Work order:
Each line of the data below containing "outcome" needs to be listed.

Exercise input:

:::::

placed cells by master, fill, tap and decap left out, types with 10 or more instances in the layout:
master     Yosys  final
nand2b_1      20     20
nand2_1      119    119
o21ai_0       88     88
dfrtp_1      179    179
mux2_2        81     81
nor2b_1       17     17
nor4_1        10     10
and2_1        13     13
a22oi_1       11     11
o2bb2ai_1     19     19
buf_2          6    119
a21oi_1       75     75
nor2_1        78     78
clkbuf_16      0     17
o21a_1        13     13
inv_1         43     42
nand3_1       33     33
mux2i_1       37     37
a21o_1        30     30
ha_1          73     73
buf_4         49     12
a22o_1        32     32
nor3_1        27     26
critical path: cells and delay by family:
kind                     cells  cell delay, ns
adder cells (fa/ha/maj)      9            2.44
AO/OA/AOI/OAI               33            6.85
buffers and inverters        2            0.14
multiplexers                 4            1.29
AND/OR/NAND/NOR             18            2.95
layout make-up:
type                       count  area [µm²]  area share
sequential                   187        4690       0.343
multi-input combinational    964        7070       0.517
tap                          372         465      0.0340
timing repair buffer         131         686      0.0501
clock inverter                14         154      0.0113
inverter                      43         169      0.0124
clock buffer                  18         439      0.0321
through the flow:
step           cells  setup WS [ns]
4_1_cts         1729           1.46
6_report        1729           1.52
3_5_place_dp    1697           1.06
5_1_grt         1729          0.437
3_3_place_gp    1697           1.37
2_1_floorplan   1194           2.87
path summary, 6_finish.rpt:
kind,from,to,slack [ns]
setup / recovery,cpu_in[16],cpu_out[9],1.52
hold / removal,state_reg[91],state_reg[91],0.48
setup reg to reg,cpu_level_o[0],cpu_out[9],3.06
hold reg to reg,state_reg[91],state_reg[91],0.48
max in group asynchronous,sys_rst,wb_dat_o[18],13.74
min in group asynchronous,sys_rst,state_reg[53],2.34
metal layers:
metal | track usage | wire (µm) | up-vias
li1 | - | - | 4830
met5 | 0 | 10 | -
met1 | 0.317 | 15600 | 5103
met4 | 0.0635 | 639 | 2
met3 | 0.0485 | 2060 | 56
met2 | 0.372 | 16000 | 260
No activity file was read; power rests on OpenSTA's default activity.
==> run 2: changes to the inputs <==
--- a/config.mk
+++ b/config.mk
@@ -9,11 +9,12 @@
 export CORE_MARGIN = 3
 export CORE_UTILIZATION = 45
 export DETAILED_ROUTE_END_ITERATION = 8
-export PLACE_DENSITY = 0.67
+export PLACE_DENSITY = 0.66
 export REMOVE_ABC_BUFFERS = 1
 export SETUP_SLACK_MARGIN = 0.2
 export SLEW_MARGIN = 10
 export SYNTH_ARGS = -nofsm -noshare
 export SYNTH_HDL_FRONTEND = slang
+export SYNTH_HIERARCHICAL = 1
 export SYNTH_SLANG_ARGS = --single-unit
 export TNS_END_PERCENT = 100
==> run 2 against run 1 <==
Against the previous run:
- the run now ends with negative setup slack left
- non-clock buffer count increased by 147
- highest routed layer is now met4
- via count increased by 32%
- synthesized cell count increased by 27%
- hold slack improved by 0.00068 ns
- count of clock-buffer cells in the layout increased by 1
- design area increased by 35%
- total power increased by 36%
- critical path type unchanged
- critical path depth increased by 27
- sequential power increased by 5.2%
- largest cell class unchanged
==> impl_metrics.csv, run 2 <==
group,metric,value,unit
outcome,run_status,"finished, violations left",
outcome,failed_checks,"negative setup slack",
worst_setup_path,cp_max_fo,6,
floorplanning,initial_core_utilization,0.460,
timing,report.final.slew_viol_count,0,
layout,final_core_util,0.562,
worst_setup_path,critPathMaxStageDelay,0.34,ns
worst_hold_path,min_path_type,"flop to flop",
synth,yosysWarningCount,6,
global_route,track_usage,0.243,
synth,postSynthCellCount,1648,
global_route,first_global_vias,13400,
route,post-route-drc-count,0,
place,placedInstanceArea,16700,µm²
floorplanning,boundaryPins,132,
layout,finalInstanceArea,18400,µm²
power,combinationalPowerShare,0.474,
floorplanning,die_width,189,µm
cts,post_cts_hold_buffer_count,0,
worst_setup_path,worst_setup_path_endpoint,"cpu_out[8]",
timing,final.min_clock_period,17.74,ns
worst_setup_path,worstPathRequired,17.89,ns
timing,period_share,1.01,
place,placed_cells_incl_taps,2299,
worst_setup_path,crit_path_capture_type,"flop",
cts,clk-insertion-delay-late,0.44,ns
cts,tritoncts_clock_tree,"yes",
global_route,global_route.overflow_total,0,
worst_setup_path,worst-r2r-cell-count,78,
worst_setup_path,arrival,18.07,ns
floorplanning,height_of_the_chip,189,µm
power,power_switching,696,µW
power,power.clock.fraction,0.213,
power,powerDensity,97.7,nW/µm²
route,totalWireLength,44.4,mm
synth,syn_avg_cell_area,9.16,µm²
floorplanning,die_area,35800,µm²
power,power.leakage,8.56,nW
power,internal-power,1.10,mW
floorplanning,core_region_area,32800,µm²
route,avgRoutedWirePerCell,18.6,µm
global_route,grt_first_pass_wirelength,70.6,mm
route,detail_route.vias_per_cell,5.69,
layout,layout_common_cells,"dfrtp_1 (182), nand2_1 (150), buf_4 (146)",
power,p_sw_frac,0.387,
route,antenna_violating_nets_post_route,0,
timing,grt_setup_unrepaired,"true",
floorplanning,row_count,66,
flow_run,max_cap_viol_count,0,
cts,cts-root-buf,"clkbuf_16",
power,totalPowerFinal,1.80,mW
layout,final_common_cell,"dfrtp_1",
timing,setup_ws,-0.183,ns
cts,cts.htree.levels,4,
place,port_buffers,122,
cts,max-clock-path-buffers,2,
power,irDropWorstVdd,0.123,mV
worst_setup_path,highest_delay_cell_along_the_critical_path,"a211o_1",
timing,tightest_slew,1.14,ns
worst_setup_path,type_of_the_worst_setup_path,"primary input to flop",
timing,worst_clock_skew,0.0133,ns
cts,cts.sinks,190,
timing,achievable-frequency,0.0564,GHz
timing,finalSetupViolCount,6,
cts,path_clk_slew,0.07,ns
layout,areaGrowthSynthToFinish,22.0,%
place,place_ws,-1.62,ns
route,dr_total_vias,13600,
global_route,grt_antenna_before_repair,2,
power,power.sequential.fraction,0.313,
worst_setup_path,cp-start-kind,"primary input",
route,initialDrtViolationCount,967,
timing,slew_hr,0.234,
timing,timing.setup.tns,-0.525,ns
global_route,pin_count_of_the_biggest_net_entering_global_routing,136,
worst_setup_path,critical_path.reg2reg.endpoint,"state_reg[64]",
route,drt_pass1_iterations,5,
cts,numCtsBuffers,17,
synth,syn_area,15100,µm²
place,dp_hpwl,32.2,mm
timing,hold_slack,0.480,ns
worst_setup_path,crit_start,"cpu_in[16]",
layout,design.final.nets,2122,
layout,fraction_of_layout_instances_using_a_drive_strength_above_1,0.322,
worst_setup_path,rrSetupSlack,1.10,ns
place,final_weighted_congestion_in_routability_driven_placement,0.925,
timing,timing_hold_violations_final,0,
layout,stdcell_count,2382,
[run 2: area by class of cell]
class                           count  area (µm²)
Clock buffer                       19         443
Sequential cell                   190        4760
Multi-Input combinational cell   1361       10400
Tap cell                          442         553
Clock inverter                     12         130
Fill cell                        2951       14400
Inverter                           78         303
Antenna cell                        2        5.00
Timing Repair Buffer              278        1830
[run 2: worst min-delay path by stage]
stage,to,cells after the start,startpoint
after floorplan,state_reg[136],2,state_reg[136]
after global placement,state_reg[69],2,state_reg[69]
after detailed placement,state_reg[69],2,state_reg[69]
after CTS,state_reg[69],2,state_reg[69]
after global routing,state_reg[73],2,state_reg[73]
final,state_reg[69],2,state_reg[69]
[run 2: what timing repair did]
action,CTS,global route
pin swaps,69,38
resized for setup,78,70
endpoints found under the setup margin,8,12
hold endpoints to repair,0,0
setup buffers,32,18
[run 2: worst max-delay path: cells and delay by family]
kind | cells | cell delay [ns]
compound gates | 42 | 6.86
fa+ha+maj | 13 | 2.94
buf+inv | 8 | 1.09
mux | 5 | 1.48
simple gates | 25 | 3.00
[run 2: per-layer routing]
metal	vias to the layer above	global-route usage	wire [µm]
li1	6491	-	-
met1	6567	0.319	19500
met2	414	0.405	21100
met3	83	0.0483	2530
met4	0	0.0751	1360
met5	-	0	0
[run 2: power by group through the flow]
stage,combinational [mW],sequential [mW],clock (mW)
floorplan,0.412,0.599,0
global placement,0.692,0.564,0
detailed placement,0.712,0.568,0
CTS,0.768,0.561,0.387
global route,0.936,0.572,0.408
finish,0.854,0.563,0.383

:::::

Answer to the problem:
outcome,run_status,"finished, violations left",
outcome,failed_checks,"negative setup slack",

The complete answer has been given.